What needs to be done.
Report all lines of the records that contain "else".
┄┄┄┄┄┄┄┄┄┄
## config.mk

```make
export PLATFORM = sky130hd
export DESIGN_NAME = dly_prog_if
export DESIGN_NICKNAME = d
export VERILOG_FILES = /design/src/rtl/dly_prog_pkg.sv /design/src/rtl/dly_prog_ctrl.sv /design/src/rtl/dly_prog_dp.sv /design/src/rtl/dly_prog_if.sv
export SDC_FILE = /design/constraint.sdc
export NUM_CORES = 1
export LEC_CHECK = 0
export BUFFER_PORTS_ARGS = -buffer_cell sky130_fd_sc_hd__buf_2
export CAP_MARGIN = 30
export CORE_MARGIN = 1
export CORE_UTILIZATION = 55
export DETAILED_ROUTE_END_ITERATION = 7
export GPL_ROUTABILITY_DRIVEN = 0
export PLACE_DENSITY = 0.91
export SLEW_MARGIN = 10
export SYNTH_ARGS = -nofsm -noshare
export SYNTH_HDL_FRONTEND = slang
export SYNTH_HIERARCHICAL = 1
export SYNTH_SLANG_ARGS = --single-unit
```

## constraint.sdc

```tcl
create_clock -name clk -period 2 [get_ports clk]
set_input_delay 0.1 -clock clk [delete_from_list [all_inputs] [get_ports clk]]
set_output_delay 0.1 -clock clk [all_outputs]
set_load 0.05 [all_outputs]
```
===== src/rtl/cflag_alu_pkg.sv =====
package cflag_alu_pkg;
  localparam int OP_W   = 5;
  localparam int CC_W   = 4;
  localparam int CC_NEG = 0;
  localparam int CC_ZRO = 1;
  localparam int CC_POS = 2;
  localparam int CC_FLT = 3;

  typedef enum logic [OP_W-1:0] {
    OP_HALT  = 5'd0,
    OP_LOAD  = 5'd1,
    OP_STORE = 5'd2,
    OP_ADD   = 5'd3,
    OP_SUB   = 5'd5,
    OP_MUL   = 5'd6,
    OP_DIV   = 5'd7
  } op_e;
endpackage


===== src/rtl/alu_floor_div.sv =====
module alu_floor_div #(
  parameter int W = 32
) (
  input  logic [W-1:0] dividend_i,
  input  logic [W-1:0] divisor_i,
  output logic [W-1:0] quot_o,
  output logic         div_zero_o
);
  logic         neg_a, neg_b, sign_diff;
  logic [W-1:0] mag_a, mag_b, mag_b_safe;
  logic [W-1:0] q_mag, r_mag, q_trunc;

  assign neg_a      = dividend_i[W-1];
  assign neg_b      = divisor_i[W-1];
  assign sign_diff  = neg_a ^ neg_b;
  // unsigned magnitudes: -2^(W-1) still fits
  assign mag_a      = neg_a ? (~dividend_i + 1'b1) : dividend_i;
  assign mag_b      = neg_b ? (~divisor_i + 1'b1) : divisor_i;
  assign div_zero_o = (divisor_i == '0);
  assign mag_b_safe = div_zero_o ? {{(W-1){1'b0}}, 1'b1} : mag_b;
  assign q_mag      = mag_a / mag_b_safe;
  assign r_mag      = mag_a % mag_b_safe;
  assign q_trunc    = sign_diff ? (~q_mag + 1'b1) : q_mag;

  always_comb begin
    if (div_zero_o)                       quot_o = '0;
    else if (sign_diff && (r_mag != '0))  quot_o = q_trunc - 1'b1;
    else                                  quot_o = q_trunc;
  end
endmodule


===== src/rtl/alu_cond_gen.sv =====
module alu_cond_gen
  import cflag_alu_pkg::*;
#(
  parameter int W = 32
) (
  input  logic [W-1:0]    value_i,
  input  logic            fault_i,
  output logic [CC_W-1:0] cond_o
);
  always_comb begin
    cond_o = '0;
    if (fault_i)              cond_o[CC_FLT] = 1'b1;
    else if (value_i[W-1])    cond_o[CC_NEG] = 1'b1;
    else if (value_i == '0)   cond_o[CC_ZRO] = 1'b1;
    else                      cond_o[CC_POS] = 1'b1;
  end
endmodule


===== src/rtl/cflag_alu.sv =====
module cflag_alu
  import cflag_alu_pkg::*;
#(
  parameter int W = 32
) (
  input  logic [OP_W-1:0] op_i,
  input  logic [W-1:0]    a_i,
  input  logic [W-1:0]    b_i,
  output logic [W-1:0]    result_o,
  output logic [CC_W-1:0] cond_o
);
  logic [W-1:0] sum, diff, prod, quot;
  logic         div_zero, fault;

  assign sum  = a_i + b_i;
  assign diff = a_i - b_i;
  assign prod = a_i * b_i;  // low W bits match the signed product

  alu_floor_div #(.W(W)) u_div (
    .dividend_i (a_i),
    .divisor_i  (b_i),
    .quot_o     (quot),
    .div_zero_o (div_zero)
  );

  always_comb begin
    unique case (op_i)
      OP_LOAD, OP_STORE, OP_ADD: result_o = sum;
      OP_SUB:                    result_o = diff;
      OP_MUL:                    result_o = prod;
      OP_DIV:                    result_o = quot;
      default:                   result_o = '0;
    endcase
  end

  assign fault = (op_i == OP_DIV) && div_zero;

  alu_cond_gen #(.W(W)) u_cond (
    .value_i (result_o),
    .fault_i (fault),
    .cond_o  (cond_o)
  );
endmodule


===== config.mk =====
export PLATFORM = sky130hd
export DESIGN_NAME = cflag_alu
export DESIGN_NICKNAME = d
export VERILOG_FILES = /design/src/rtl/cflag_alu_pkg.sv /design/src/rtl/alu_floor_div.sv /design/src/rtl/alu_cond_gen.sv /design/src/rtl/cflag_alu.sv
export SDC_FILE = /design/constraint.sdc
export NUM_CORES = 2
export LEC_CHECK = 0
export BUFFER_PORTS_ARGS = -buffer_cell sky130_fd_sc_hd__buf_4
export CORE_ASPECT_RATIO = 0.5
export CORE_MARGIN = 2
export CORE_UTILIZATION = 50
export DETAILED_ROUTE_END_ITERATION = 12
export PLACE_DENSITY = 0.66
export SLEW_MARGIN = 20
export SYNTH_ARGS = -nofsm -noshare
export SYNTH_HDL_FRONTEND = slang
export SYNTH_SLANG_ARGS = --single-unit

===== constraint.sdc =====
create_clock -name vclk -period 159.9
set_input_delay 23.985 -clock vclk [all_inputs]
set_output_delay 23.985 -clock vclk [all_outputs]
set_load 0.02 [all_outputs]
$ cat src/rtl/can_sir_intid.sv
module can_sir_intid
   import can_sir_pkg::*;
#(
   parameter int NUM_OBJ = 32
) (
   input  logic               st_pend,
   input  logic [NUM_OBJ-1:0] obj_pend,
   output logic [15:0]        intid
);

   logic [NUM_OBJ:0]   seen;
   logic [NUM_OBJ-1:0] first;
   logic [15:0]        obj_num;

   assign seen[0] = 1'b0;

   generate
      for (genvar i = 0; i < NUM_OBJ; i++) begin : g_chain
         assign first[i]  = obj_pend[i] & ~seen[i];
         assign seen[i+1] = seen[i] | obj_pend[i];
      end
   endgenerate

   always_comb begin
      obj_num = '0;
      for (int i = 0; i < NUM_OBJ; i++) begin
         if (first[i])
            obj_num = obj_num | 16'(i + 1);
      end
   end

   assign intid = st_pend ? INTID_STATUS : obj_num;

endmodule
==> src/rtl/stop_wake_seq.sv <==
module stop_wake_seq
  import swk_pkg::*;
#(
  parameter int NUM_IRQ = 4,
  parameter int PC_W    = 16,
  parameter int TMR_W   = 8
)(
  input  logic               clk,
  input  logic               rst_n,
  input  logic               stop_strobe,
  input  logic [PC_W-1:0]    pc_next,
  input  logic               ctl_wr,
  input  logic [CTL_W-1:0]   ctl_wdata,
  output logic [CTL_W-1:0]   ctl_rdata,
  input  logic [NUM_IRQ-1:0] irq_req,
  input  logic [NUM_IRQ-1:0] irq_en,
  input  logic               master_ie,
  output logic               clk_en,
  output logic               stopped,
  output logic               resume_pulse,
  output logic               vector_take,
  output logic [NUM_IRQ-1:0] wake_src,
  output logic [PC_W-1:0]    saved_pc
);
  swk_state_e       state_q;
  logic [SEL_W-1:0] sel_live, sel_q;
  logic             stay;
  logic             stab_done;
  logic             vt_q;
  logic [PC_W-1:0]  pc_q;
  logic [NUM_IRQ-1:0] hit_vec;
  logic             hit;
  logic             enter;
  logic             running;
  logic             wsrc_q [NUM_IRQ];

  assign running = (state_q == S_RUN);
  assign hit_vec = irq_req & irq_en;
  assign hit     = |hit_vec;
  assign enter   = running && stop_strobe && !stay;

  swk_ctlreg u_ctl (
    .clk   (clk),
    .rst_n (rst_n),
    .wr_ok (running),
    .wr    (ctl_wr),
    .wdata (ctl_wdata),
    .q     (ctl_rdata),
    .sel   (sel_live),
    .stay  (stay)
  );

  swk_stab_timer #(.TMR_W(TMR_W)) u_tmr (
    .clk   (clk),
    .rst_n (rst_n),
    .clr   (state_q == S_STOP),
    .run   (state_q == S_STAB),
    .sel   (sel_q),
    .done  (stab_done)
  );

  always_ff @(posedge clk or negedge rst_n) begin
    if (!rst_n) begin
      state_q <= S_RUN;
      sel_q   <= '0;
      pc_q    <= '0;
      vt_q    <= 1'b0;
    end else begin
      case (state_q)
        S_RUN: if (enter) begin
          state_q <= S_STOP;
          pc_q    <= pc_next;
          sel_q   <= sel_live;
        end
        S_STOP:   if (hit) state_q <= S_STAB;
        S_STAB: if (stab_done) begin
          state_q <= S_RESUME;
          vt_q    <= master_ie;
        end
        default:  state_q <= S_RUN;
      endcase
    end
  end

  for (genvar i = 0; i < NUM_IRQ; i++) begin : g_src
    always_ff @(posedge clk or negedge rst_n) begin
      if (!rst_n)                                        wsrc_q[i] <= 1'b0;
      else if (enter)                                    wsrc_q[i] <= 1'b0;
      else if (state_q == S_STOP || state_q == S_STAB)   wsrc_q[i] <= wsrc_q[i] | hit_vec[i];
    end
    assign wake_src[i] = wsrc_q[i];
  end

  assign stopped      = (state_q == S_STOP) || (state_q == S_STAB);
  assign clk_en       = !stopped;
  assign resume_pulse = (state_q == S_RESUME);
  assign vector_take  = resume_pulse && vt_q;
  assign saved_pc     = pc_q;


  resume_single_chk: assert property (@(posedge clk) disable iff (!rst_n)
    resume_pulse |=> (!resume_pulse && clk_en));


  masked_ignore_chk: assert property (@(posedge clk) disable iff (!rst_n)
    (state_q == S_STOP && !hit) |=> stopped && !resume_pulse);


  pc_capture_chk: assert property (@(posedge clk) disable iff (!rst_n)
    enter |=> saved_pc == $past(pc_next));


  vector_flag_chk: assert property (@(posedge clk) disable iff (!rst_n)
    $rose(resume_pulse) |-> vector_take == $past(master_ie));


  stay_awake_chk: assert property (@(posedge clk) disable iff (!rst_n)
    (running && stay) |=> clk_en);
endmodule
File: src/rtl/uart_mloop_pkg.sv
package uart_mloop_pkg;
  localparam int CTRL_W  = 6;
  localparam int MODEM_W = 4;

  typedef struct packed {
    logic echo;
    logic lcl_lb;
    logic out2;
    logic out1;
    logic rts;
    logic dtr;
  } mctrl_t;
endpackage

File: src/rtl/uart_mloop_rst_sync.sv
module uart_mloop_rst_sync #(
  parameter int STAGES = 2
) (
  input  logic clk,
  input  logic rst_n,
  output logic rst_ok
);
  logic [STAGES-1:0] sync_q;
  logic [STAGES-1:0] sync_d;

  always_comb begin
    sync_d = {sync_q[STAGES-2:0], 1'b1};
  end

  always_ff @(posedge clk or negedge rst_n) begin
    if (!rst_n) sync_q <= '0;
    else        sync_q <= sync_d;
  end

  assign rst_ok = sync_q[STAGES-1];
endmodule

File: src/rtl/uart_mloop_ctrl_reg.sv
module uart_mloop_ctrl_reg
  import uart_mloop_pkg::*;
(
  input  logic              clk,
  input  logic              rst_ok,
  input  logic              wr_en,
  input  logic [CTRL_W-1:0] wr_data,
  output mctrl_t            ctrl_q
);
  mctrl_t ctrl_d;

  always_comb begin
    ctrl_d = ctrl_q;
    if (wr_en) ctrl_d = mctrl_t'(wr_data);
  end

  always_ff @(posedge clk or negedge rst_ok) begin
    if (!rst_ok) ctrl_q <= '0;
    else         ctrl_q <= ctrl_d;
  end


  wr_capture_chk: assert property (@(posedge clk) disable iff (!rst_ok)
    wr_en |=> (ctrl_q == $past(wr_data)));


  wr_hold_chk: assert property (@(posedge clk) disable iff (!rst_ok)
    !wr_en |=> $stable(ctrl_q));
endmodule

File: src/rtl/uart_mloop_mux.sv
module uart_mloop_mux
  import uart_mloop_pkg::*;
(
  input  logic               clk,
  input  logic               rst_ok,
  input  mctrl_t             ctrl,
  input  logic               tx_serial,
  input  logic               rxd_pin,
  input  logic [MODEM_W-1:0] mdm_in_n,
  output logic               rx_serial,
  output logic               txd_pin,
  output logic [MODEM_W-1:0] mdm_out_n,
  output logic [MODEM_W-1:0] mdm_stat
);
  logic [MODEM_W-1:0] ctl_vec;

  assign ctl_vec = {ctrl.out2, ctrl.out1, ctrl.rts, ctrl.dtr};

  always_comb begin
    if (ctrl.lcl_lb) begin
      txd_pin   = 1'b1;
      rx_serial = tx_serial;
      mdm_out_n = '1;
      mdm_stat  = ctl_vec;
    end else begin
      txd_pin   = ctrl.echo ? rxd_pin : tx_serial;
      rx_serial = rxd_pin;
      mdm_out_n = ~ctl_vec;
      mdm_stat  = ~mdm_in_n;
    end
  end


  lb_pins_high_chk: assert property (@(posedge clk) disable iff (!rst_ok)
    ctrl.lcl_lb |-> (txd_pin && (mdm_out_n == '1)));


  lb_rx_path_chk: assert property (@(posedge clk) disable iff (!rst_ok)
    ctrl.lcl_lb |-> (rx_serial == tx_serial));


  lb_stat_map_chk: assert property (@(posedge clk) disable iff (!rst_ok)
    ctrl.lcl_lb |-> (mdm_stat[0] == ctrl.dtr && mdm_stat[3] == ctrl.out2));


  echo_path_chk: assert property (@(posedge clk) disable iff (!rst_ok)
    (ctrl.echo && !ctrl.lcl_lb) |-> (txd_pin == rxd_pin && rx_serial == rxd_pin));


  normal_rx_chk: assert property (@(posedge clk) disable iff (!rst_ok)
    !ctrl.lcl_lb |-> (rx_serial == rxd_pin));
endmodule

File: src/rtl/uart_modem_loop.sv
module uart_modem_loop
  import uart_mloop_pkg::*;
#(
  parameter int RST_STAGES = 2
) (
  input  logic              clk,
  input  logic              rst_n,
  input  logic              wr_en,
  input  logic [CTRL_W-1:0] wr_data,
  output logic [CTRL_W-1:0] ctrl_q,
  input  logic              tx_serial,
  output logic              rx_serial,
  output logic              txd_pin,
  input  logic              rxd_pin,
  output logic              dtr_n,
  output logic              rts_n,
  output logic              out1_n,
  output logic              out2_n,
  input  logic              dsr_n,
  input  logic              cts_n,
  input  logic              ri_n,
  input  logic              dcd_n,
  output logic              st_dsr,
  output logic              st_cts,
  output logic              st_ri,
  output logic              st_dcd
);
  logic               rst_ok;
  mctrl_t             ctrl;
  logic [MODEM_W-1:0] pins_n;
  logic [MODEM_W-1:0] stat;

  uart_mloop_rst_sync #(.STAGES(RST_STAGES)) u_rst (
    .clk    (clk),
    .rst_n  (rst_n),
    .rst_ok (rst_ok)
  );

  uart_mloop_ctrl_reg u_reg (
    .clk     (clk),
    .rst_ok  (rst_ok),
    .wr_en   (wr_en),
    .wr_data (wr_data),
    .ctrl_q  (ctrl)
  );

  uart_mloop_mux u_mux (
    .clk       (clk),
    .rst_ok    (rst_ok),
    .ctrl      (ctrl),
    .tx_serial (tx_serial),
    .rxd_pin   (rxd_pin),
    .mdm_in_n  ({dcd_n, ri_n, cts_n, dsr_n}),
    .rx_serial (rx_serial),
    .txd_pin   (txd_pin),
    .mdm_out_n (pins_n),
    .mdm_stat  (stat)
  );

  assign ctrl_q = ctrl;
  assign {out2_n, out1_n, rts_n, dtr_n} = pins_n;
  assign {st_dcd, st_ri, st_cts, st_dsr} = stat;


  reset_clear_chk: assert property (@(posedge clk)
    !rst_ok |-> (ctrl_q == '0 && pins_n == '1));
endmodule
┄┄┄┄┄┄┄┄┄┄
Answer for this exercise.
    else if (sign_diff && (r_mag != '0))  quot_o = q_trunc - 1'b1;
    else                                  quot_o = q_trunc;
    else if (value_i[W-1])    cond_o[CC_NEG] = 1'b1;
    else if (value_i == '0)   cond_o[CC_ZRO] = 1'b1;
    else                      cond_o[CC_POS] = 1'b1;
    end else begin
      else if (enter)                                    wsrc_q[i] <= 1'b0;
      else if (state_q == S_STOP || state_q == S_STAB)   wsrc_q[i] <= wsrc_q[i] | hit_vec[i];
    else        sync_q <= sync_d;
    else         ctrl_q <= ctrl_d;
    end else begin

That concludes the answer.